In general, the effects associated with the AS noise can be divided into peri-stimulus and post-stimulus effects. During the AS noise (I2 and I3), the spike rate was substantially increased when compared to the ES-only condition. In contrast to the synchronous spiking in response to the ES pulse train, the additional activity evoked by the AS noise consisted of randomly timed spikes thereby increasing jitter and decreasing VS. Following the AS offset (I4), the transient off-suppression of spontaneous spiking in the AS model caused an opposite effect. Spike rates in the electric + acoustic condition were now decreased relative to the electric-only condition, while the absence of the randomly timed spontaneous activity enhanced the synchronicity between spikes. The off-suppression declined with increasing time distance from the AS offset and all measures recovered to their pre-masking state in I5 or I6. This general qualitative behavior was reflected in both model variants as well as the experimental data. Quantitative differences between predictions and data were mainly restricted to two time frames. First, the spike rate in response to the AS noise and especially the strong AS onset response in I2 was underestimated by the coupled EAS model but not by the uncoupled EAS model. Secondly, the predicted recovery from the off-suppression visible in the post-stimulus intervals I4–I6 was slower than reported from the experimental data. For interval I5, the models predicted considerable deviations in jitter and VS between the electric + acoustic and the electric-only conditions, whereas the experimental data at that time showed almost complete recovery from the offset effects. Comparable recovery was predicted by the EAS models for the additional interval I6, showing that the recovery of the EAS models was roughly 100 ms slower than the experimental measurements.

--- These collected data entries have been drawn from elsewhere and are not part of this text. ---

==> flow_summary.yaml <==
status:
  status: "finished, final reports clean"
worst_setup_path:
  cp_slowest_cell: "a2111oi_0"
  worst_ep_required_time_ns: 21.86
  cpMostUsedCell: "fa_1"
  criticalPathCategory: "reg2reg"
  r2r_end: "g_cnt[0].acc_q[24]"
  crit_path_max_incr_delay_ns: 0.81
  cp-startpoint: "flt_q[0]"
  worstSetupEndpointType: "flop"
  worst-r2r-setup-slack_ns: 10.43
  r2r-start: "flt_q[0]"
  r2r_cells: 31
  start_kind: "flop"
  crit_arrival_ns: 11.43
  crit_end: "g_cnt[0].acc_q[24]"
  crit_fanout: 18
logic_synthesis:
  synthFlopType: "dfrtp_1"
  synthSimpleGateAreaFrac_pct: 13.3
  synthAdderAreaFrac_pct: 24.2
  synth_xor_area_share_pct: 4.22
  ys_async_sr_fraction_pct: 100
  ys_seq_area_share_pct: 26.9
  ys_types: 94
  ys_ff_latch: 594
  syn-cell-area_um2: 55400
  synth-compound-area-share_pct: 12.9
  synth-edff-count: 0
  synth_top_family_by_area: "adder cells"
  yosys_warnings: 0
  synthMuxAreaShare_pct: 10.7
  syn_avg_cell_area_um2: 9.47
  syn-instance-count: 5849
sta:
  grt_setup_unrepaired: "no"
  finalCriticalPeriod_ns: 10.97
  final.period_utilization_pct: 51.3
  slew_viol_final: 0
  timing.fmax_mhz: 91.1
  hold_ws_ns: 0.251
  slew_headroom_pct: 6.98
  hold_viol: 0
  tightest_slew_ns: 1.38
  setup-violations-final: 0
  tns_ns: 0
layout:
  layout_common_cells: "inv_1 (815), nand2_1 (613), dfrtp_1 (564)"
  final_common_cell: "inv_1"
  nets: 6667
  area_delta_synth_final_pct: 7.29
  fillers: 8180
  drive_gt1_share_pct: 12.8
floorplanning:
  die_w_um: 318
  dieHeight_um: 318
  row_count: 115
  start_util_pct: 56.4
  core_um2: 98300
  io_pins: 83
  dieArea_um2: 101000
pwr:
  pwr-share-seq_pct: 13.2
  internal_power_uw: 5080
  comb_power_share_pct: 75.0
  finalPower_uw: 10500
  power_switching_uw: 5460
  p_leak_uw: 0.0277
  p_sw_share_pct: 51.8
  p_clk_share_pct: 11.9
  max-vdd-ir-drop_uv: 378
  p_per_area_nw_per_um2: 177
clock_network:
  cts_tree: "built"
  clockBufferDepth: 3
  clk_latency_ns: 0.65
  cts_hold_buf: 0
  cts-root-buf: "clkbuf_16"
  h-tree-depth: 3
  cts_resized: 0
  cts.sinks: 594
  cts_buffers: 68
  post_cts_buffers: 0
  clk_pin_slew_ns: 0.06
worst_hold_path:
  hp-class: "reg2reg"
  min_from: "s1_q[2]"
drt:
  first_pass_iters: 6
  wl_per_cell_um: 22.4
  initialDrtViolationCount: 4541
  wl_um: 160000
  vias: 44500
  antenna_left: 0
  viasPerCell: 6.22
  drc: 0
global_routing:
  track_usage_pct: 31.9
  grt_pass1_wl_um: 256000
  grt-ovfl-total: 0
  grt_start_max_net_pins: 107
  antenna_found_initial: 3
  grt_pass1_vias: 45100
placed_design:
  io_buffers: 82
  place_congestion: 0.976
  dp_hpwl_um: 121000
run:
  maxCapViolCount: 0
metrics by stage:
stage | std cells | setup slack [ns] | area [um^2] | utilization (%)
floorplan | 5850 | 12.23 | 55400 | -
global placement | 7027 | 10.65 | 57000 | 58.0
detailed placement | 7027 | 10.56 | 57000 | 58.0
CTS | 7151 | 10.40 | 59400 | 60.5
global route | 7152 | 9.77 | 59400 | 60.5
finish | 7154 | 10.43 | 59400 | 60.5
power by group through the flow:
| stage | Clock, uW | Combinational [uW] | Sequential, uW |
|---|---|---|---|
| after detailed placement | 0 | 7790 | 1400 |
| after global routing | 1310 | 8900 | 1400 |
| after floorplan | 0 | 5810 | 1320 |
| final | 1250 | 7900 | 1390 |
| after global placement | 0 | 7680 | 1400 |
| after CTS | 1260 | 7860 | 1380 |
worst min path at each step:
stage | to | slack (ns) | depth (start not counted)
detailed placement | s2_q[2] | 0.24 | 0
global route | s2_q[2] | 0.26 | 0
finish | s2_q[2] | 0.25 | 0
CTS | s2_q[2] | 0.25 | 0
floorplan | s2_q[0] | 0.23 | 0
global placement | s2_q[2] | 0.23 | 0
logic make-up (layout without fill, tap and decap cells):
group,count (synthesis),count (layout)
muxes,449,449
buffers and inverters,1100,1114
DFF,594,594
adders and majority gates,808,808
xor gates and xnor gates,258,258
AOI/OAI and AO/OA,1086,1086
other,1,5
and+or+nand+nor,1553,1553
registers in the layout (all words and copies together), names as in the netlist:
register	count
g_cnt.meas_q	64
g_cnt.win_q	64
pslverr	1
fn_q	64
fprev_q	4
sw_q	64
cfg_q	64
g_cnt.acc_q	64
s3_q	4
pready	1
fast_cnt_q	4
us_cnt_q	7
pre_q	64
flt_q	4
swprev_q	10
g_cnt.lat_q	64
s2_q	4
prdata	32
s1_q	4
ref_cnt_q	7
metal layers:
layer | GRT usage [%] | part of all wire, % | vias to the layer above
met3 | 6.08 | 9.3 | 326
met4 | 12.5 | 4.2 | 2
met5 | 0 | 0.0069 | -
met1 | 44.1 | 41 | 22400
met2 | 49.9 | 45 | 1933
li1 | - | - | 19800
## config.mk

```make
export PLATFORM = sky130hd
export DESIGN_NAME = uaid_irq_qualifier
export DESIGN_NICKNAME = d
export VERILOG_FILES = /design/src/uaid_irq_qualifier.v
export VERILOG_INCLUDE_DIRS = /design/src
export SDC_FILE = /design/constraint.sdc
export NUM_CORES = 1
export LEC_CHECK = 0
export ABC_CLOCK_PERIOD_IN_PS = 5130
export BUFFER_PORTS_ARGS = -buffer_cell sky130_fd_sc_hd__buf_2
export CAP_MARGIN = 20
export CELL_PAD_IN_SITES_DETAIL_PLACEMENT = 1
export CELL_PAD_IN_SITES_GLOBAL_PLACEMENT = 1
export CORE_UTILIZATION = 41
export DETAILED_ROUTE_END_ITERATION = 10
export PLACE_DENSITY = 0.95
export SLEW_MARGIN = 20
export SYNTH_ARGS = -nofsm -noshare
export SYNTH_HDL_FRONTEND = slang
export SYNTH_SLANG_ARGS = --single-unit
```

## constraint.sdc

```tcl
create_clock -name i_clk -period 5.13 [get_ports i_clk]
set_input_delay 0.2565 -clock i_clk [delete_from_list [all_inputs] [get_ports i_clk]]
set_output_delay 0.2565 -clock i_clk [all_outputs]
set_load 0.05 [all_outputs]
```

The underestimation of the onset response in interval I2 by the coupled EAS model may have several reasons. Parametric simulations were performed to investigate the effects of (i) increasing the AS stimulation level, (ii) decreasing the impairment of IHCs and OHCs, and (iii) shortening the onset interval I2. Appendix 4 shows that these three parameters can affect the predicted responses of the coupled EAS model to better match the experimental data but that none of the effects examined can by themselves explain the complete difference.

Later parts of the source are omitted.